Ending a romantic relationship with your child’s other parent doesn’t mean that you never have to speak to your ex again. Instead, this is the start of a transition to a parenting relationship. You and your ex will have to figure out how to make this work.
There are several different types of parenting relationships. One of these is co-parenting. This involves you and your ex working as a team with open communication. The child will benefit from this because they’ll get to enjoy both parents playing an active role in their life.
Co-parenting requires balance
There have to be clear boundaries in place for co-parenting. Things can deteriorate if one parent is giving more than the other. You must also be able to back up each other’s decisions related to the child. If your co-parent is willing, you should try to come up with a set of consistent rules between your households.
Co-parenting needs calm conflict resolution
You and your ex have to be willing to negotiate calmly to work through disagreements.

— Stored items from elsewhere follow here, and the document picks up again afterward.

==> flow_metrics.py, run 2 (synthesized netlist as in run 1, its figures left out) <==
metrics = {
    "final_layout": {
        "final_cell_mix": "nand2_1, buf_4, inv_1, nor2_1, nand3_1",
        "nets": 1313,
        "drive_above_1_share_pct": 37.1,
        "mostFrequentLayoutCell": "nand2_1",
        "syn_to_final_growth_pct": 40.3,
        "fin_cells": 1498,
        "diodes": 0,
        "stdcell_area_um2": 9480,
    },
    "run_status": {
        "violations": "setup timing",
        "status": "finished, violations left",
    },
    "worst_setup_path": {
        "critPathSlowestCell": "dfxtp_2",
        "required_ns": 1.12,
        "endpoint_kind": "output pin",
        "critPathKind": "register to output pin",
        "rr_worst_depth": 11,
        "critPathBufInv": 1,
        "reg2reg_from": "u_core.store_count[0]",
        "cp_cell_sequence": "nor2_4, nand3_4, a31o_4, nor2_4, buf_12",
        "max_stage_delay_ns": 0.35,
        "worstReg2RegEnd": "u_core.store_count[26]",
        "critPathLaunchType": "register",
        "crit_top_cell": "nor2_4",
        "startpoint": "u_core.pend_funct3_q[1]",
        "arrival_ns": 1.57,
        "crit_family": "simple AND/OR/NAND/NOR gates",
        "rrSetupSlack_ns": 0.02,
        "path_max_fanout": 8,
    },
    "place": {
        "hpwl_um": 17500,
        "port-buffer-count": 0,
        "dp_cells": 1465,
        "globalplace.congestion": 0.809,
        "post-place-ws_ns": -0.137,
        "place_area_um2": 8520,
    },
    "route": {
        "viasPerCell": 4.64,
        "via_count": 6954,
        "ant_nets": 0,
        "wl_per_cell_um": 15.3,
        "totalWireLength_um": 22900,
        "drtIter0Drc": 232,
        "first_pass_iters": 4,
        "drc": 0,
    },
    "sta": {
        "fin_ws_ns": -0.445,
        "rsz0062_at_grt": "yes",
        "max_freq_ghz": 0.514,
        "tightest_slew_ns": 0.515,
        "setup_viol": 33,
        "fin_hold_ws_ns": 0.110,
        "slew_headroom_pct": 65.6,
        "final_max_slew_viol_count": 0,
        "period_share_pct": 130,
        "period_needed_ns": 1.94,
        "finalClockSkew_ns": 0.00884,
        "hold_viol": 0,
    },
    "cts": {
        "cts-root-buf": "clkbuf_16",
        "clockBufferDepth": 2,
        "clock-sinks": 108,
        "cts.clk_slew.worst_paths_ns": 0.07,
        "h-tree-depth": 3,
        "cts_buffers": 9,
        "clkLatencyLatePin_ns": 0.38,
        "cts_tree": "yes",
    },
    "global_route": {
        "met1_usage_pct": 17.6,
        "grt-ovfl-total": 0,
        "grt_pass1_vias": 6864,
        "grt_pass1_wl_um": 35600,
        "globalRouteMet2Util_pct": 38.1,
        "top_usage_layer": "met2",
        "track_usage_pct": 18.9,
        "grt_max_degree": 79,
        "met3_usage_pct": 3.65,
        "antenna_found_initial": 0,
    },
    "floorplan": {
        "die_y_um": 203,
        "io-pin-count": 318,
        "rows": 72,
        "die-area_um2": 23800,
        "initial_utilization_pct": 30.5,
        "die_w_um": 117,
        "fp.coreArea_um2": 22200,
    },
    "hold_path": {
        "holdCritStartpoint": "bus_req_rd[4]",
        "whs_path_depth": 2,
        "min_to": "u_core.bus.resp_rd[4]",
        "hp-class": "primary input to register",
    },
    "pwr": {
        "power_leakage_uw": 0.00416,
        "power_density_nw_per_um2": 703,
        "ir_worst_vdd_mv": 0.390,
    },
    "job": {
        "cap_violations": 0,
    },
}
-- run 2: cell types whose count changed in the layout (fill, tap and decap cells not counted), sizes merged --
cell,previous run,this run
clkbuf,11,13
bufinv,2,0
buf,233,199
==> config.mk <==
export PLATFORM = sky130hd
export DESIGN_NAME = alu_seq_rot_flat
export DESIGN_NICKNAME = d
export VERILOG_FILES = /design/src/rtl/alu_seq_rot_pkg.sv /design/src/rtl/alu_seq_rot_if.sv /design/src/rtl/alu_rot_step.sv /design/src/rtl/alu_seq_rot.sv /design/src/flat_wrapper.sv
export SDC_FILE = /design/constraint.sdc
export NUM_CORES = 1
export LEC_CHECK = 0
export CORE_MARGIN = 1
export CORE_UTILIZATION = 44
export CTS_CLUSTER_SIZE = 40
export DETAILED_ROUTE_END_ITERATION = 16
export PLACE_DENSITY = 0.81
export SYNTH_ARGS = -nofsm -noshare
export SYNTH_HDL_FRONTEND = slang
export SYNTH_SLANG_ARGS = --single-unit
==> constraint.sdc <==
create_clock -name clk -period 1.4 [get_ports clk]
set_input_delay 0.35 -clock clk [delete_from_list [all_inputs] [get_ports clk]]
set_output_delay 0.35 -clock clk [all_outputs]
set_load 0.02 [all_outputs]
==> src/rtl/alu_seq_rot_pkg.sv <==
// -----------------------------------------------------------------------------
// alu_seq_pkg
// Shared types for the sequential NOT/rotate ALU: opcode and FSM state
// encodings plus the opcode field width. Imported by the interface, the
// rotate-step helper and the top level.
// -----------------------------------------------------------------------------
package alu_seq_pkg;

  localparam int OP_W = 2;

  // Opcode encoding as seen on the operand bus.
  typedef enum logic [OP_W-1:0] {
    OP_NOT  = 2'b00,
    OP_ROL  = 2'b01,
    OP_ROR  = 2'b10,
    OP_PASS = 2'b11
  } op_e;

  // Control FSM: accept, serial rotate, hold result until consumed.
  typedef enum logic [1:0] {
    ST_IDLE = 2'd0,
    ST_ROT  = 2'd1,
    ST_DONE = 2'd2
  } state_e;

endpackage : alu_seq_pkg

==> src/rtl/alu_seq_rot_if.sv <==
// -----------------------------------------------------------------------------
// alu_seq_rot_if
// Operand/result bus of the sequential ALU.
//   Operand side : in_valid, in_ready, a[WIDTH], b[SW] (rotate amount), op[2]
//   Result side  : out_valid, out_ready, result[WIDTH], cf, sf, zf
// Modports:
//   slave  - the ALU (consumes operands, produces results)
//   master - the producer/consumer pair around it (register file, writeback)
// -----------------------------------------------------------------------------
interface alu_seq_rot_if
  import alu_seq_pkg::*;
#(
  parameter int WIDTH = 5,
  parameter int SW    = $clog2(WIDTH)
);

  logic             in_valid;
  logic             in_ready;
  logic [WIDTH-1:0] a;
  logic [SW-1:0]    b;
  logic [OP_W-1:0]  op;

  logic             out_valid;
  logic             out_ready;
  logic [WIDTH-1:0] result;
  logic             cf;
  logic             sf;
  logic             zf;

  modport slave (
    input  in_valid, a, b, op, out_ready,
    output in_ready, out_valid, result, cf, sf, zf
  );

  modport master (
    output in_valid, a, b, op, out_ready,
    input  in_ready, out_valid, result, cf, sf, zf
  );

endinterface : alu_seq_rot_if

==> src/rtl/alu_rot_step.sv <==
// -----------------------------------------------------------------------------
// alu_rot_step
// Combinational single-bit rotate of a WIDTH-bit vector.
//   din   in  WIDTH : vector to rotate
//   left  in  1     : 1 = rotate left, 0 = rotate right
//   dout  out WIDTH : rotated vector
//   wrap  out 1     : bit that wrapped around (din MSB for left, LSB for right)
// -----------------------------------------------------------------------------
module alu_rot_step #(
  parameter int WIDTH = 5
) (
  input  logic [WIDTH-1:0] din,
  input  logic             left,
  output logic [WIDTH-1:0] dout,
  output logic             wrap
);

  always_comb begin
    if (left) begin
      dout = {din[WIDTH-2:0], din[WIDTH-1]};
      wrap = din[WIDTH-1];
    end else begin
      dout = {din[0], din[WIDTH-1:1]};
      wrap = din[0];
    end
  end

endmodule : alu_rot_step

==> src/rtl/alu_seq_rot.sv <==
// -----------------------------------------------------------------------------
// alu_seq_rot
// Sequential ALU: NOT, rotate-left, rotate-right and pass on a WIDTH-bit
// operand. Rotates are performed serially, one bit position per cycle, so a
// rotate by k occupies the block for k cycles. Results and CF/SF/ZF flags are
// registered and held until the consumer takes them.
//   clk    in  : rising-edge clock
//   rst_n  in  : asynchronous active-low reset
//   bus    slave modport of alu_seq_rot_if:
//          in_valid/in_ready/a/b/op  - operand handshake (accepted in IDLE only)
//          out_valid/out_ready       - result handshake (held in DONE)
//          result/cf/sf/zf           - registered result and flags
// -----------------------------------------------------------------------------
module alu_seq_rot
  import alu_seq_pkg::*;
#(
  parameter int WIDTH = 5,
  parameter int SW    = $clog2(WIDTH)
) (
  input  logic          clk,
  input  logic          rst_n,
  alu_seq_rot_if.slave  bus
);

  state_e           state_q, state_d;
  logic [WIDTH-1:0] acc_q,   acc_d;
  logic [SW-1:0]    cnt_q,   cnt_d;
  logic             dir_q,   dir_d;   // 1 = rotate left
  logic             cf_q,    cf_d;
  logic             sf_q,    sf_d;
  logic             zf_q,    zf_d;

  logic [SW-1:0]    k;
  logic [WIDTH-1:0] step_out;
  logic             step_wrap;

  // Rotate amount reduced modulo WIDTH. b is SW bits wide, so b < 2*WIDTH and
  // a single conditional subtract is enough. For power-of-two widths the
  // compare is never true and k is just b.
  always_comb begin
    if ({1'b0, bus.b} >= (SW+1)'(WIDTH)) begin
      k = bus.b - SW'(WIDTH);
    end else begin
      k = bus.b;
    end
  end

  alu_rot_step #(
    .WIDTH (WIDTH)
  ) u_step (
    .din  (acc_q),
    .left (dir_q),
    .dout (step_out),
    .wrap (step_wrap)
  );

  always_comb begin
    // NOTE: every variable gets a hold value first so no path through the
    // case statement leaves one unassigned (which would infer a latch).
    state_d = state_q;
    acc_d   = acc_q;
    cnt_d   = cnt_q;
    dir_d   = dir_q;
    cf_d    = cf_q;
    sf_d    = sf_q;
    zf_d    = zf_q;

    unique case (state_q)
      ST_IDLE: begin
        if (bus.in_valid) begin
          cf_d = 1'b0;
          unique case (op_e'(bus.op))
            OP_NOT: begin
              acc_d   = ~bus.a;
              state_d = ST_DONE;
            end
            OP_PASS: begin
              acc_d   = bus.a;
              state_d = ST_DONE;
            end
            OP_ROL, OP_ROR: begin
              acc_d = bus.a;
              dir_d = (op_e'(bus.op) == OP_ROL);
              if (k == '0) begin
                state_d = ST_DONE;
              end else begin
                cnt_d   = k;
                state_d = ST_ROT;
              end
            end
          endcase
        end
      end

      ST_ROT: begin
        acc_d = step_out;
        cf_d  = step_wrap;
        cnt_d = cnt_q - SW'(1);
        if (cnt_q == SW'(1)) begin
          state_d = ST_DONE;
        end
      end

      ST_DONE: begin
        if (bus.out_ready) begin
          state_d = ST_IDLE;
        end
      end

      default: begin
        state_d = ST_IDLE;
      end
    endcase

    // Sign/zero are taken from the final accumulator value on the cycle the
    // FSM enters DONE, so they stay frozen while the result is held.
    if (state_d == ST_DONE && state_q != ST_DONE) begin
      sf_d = acc_d[WIDTH-1];
      zf_d = (acc_d == '0);
    end
  end

  // NOTE: sequential state uses non-blocking assignments so all flops sample
  // their _d values from the same pre-edge snapshot.
  always_ff @(posedge clk or negedge rst_n) begin
    if (!rst_n) begin
      state_q <= ST_IDLE;
      acc_q   <= '0;
      cnt_q   <= '0;
      dir_q   <= 1'b0;
      cf_q    <= 1'b0;
      sf_q    <= 1'b0;
      zf_q    <= 1'b0;
    end else begin
      state_q <= state_d;
      acc_q   <= acc_d;
      cnt_q   <= cnt_d;
      dir_q   <= dir_d;
      cf_q    <= cf_d;
      sf_q    <= sf_d;
      zf_q    <= zf_d;
    end
  end

  assign bus.in_ready  = (state_q == ST_IDLE);
  assign bus.out_valid = (state_q == ST_DONE);
  assign bus.result    = acc_q;
  assign bus.cf        = cf_q;
  assign bus.sf        = sf_q;
  assign bus.zf        = zf_q;

endmodule : alu_seq_rot
## config.mk

```make
export PLATFORM = sky130hd
export DESIGN_NAME = pc_unit
export DESIGN_NICKNAME = d
export VERILOG_FILES = /design/src/rtl/pc_pkg.sv /design/src/rtl/npc_calc.sv /design/src/rtl/pc_unit.sv
export SDC_FILE = /design/constraint.sdc
export NUM_CORES = 1
export LEC_CHECK = 0
export ABC_AREA = 1
export CAP_MARGIN = 20
export CORE_MARGIN = 2
export CORE_UTILIZATION = 44
export DETAILED_ROUTE_END_ITERATION = 10
export GPL_TIMING_DRIVEN = 0
export PLACE_DENSITY = 0.78
export SYNTH_ARGS = -nofsm -noshare
export SYNTH_HDL_FRONTEND = slang
export SYNTH_SLANG_ARGS = --single-unit
```

## constraint.sdc

```tcl
create_clock -name clk -period 2.75 [get_ports clk]
set_input_delay 0.55 -clock clk [delete_from_list [all_inputs] [get_ports clk]]
set_output_delay 0.55 -clock clk [all_outputs]
set_load 0.01 [all_outputs]
```
==> src/rtl/game_timer_pkg.sv <==
// Shared definitions for the game timer: FSM states, seconds limits and a
// helper that folds MM:SS into total seconds.
package game_timer_pkg;

  typedef enum logic [1:0] {
    ST_IDLE  = 2'd0,
    ST_RUN   = 2'd1,
    ST_PAUSE = 2'd2,
    ST_DONE  = 2'd3
  } state_t;

  localparam int SEC_MAX     = 59;
  localparam int SEC_PER_MIN = 60;

  // 12 bits hold 63:59 (3839 s) with headroom for a 60 s step.
  function automatic logic [11:0] to_secs(input logic [5:0] mm, input logic [5:0] ss);
    return 12'(mm) * 12'(SEC_PER_MIN) + 12'(ss);
  endfunction

endpackage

The child shouldn’t see these disagreements so you and your ex will have to communicate directly with each other.
Co-parenting requires flexibility
You may need to find creative solutions to some aspects of the parenting plan. It’s important that you think about how any options on the table will affect the child. While these decisions will affect you and your ex, the focus must be solely on the children.
Determining how to handle the parenting relationship is a huge consideration when you split up with your child’s other parent. The terms of the situation should be outlined in your parenting plan, and you must base this on what the kids need now. It’s possible to modify the plan in the future if the child’s needs change.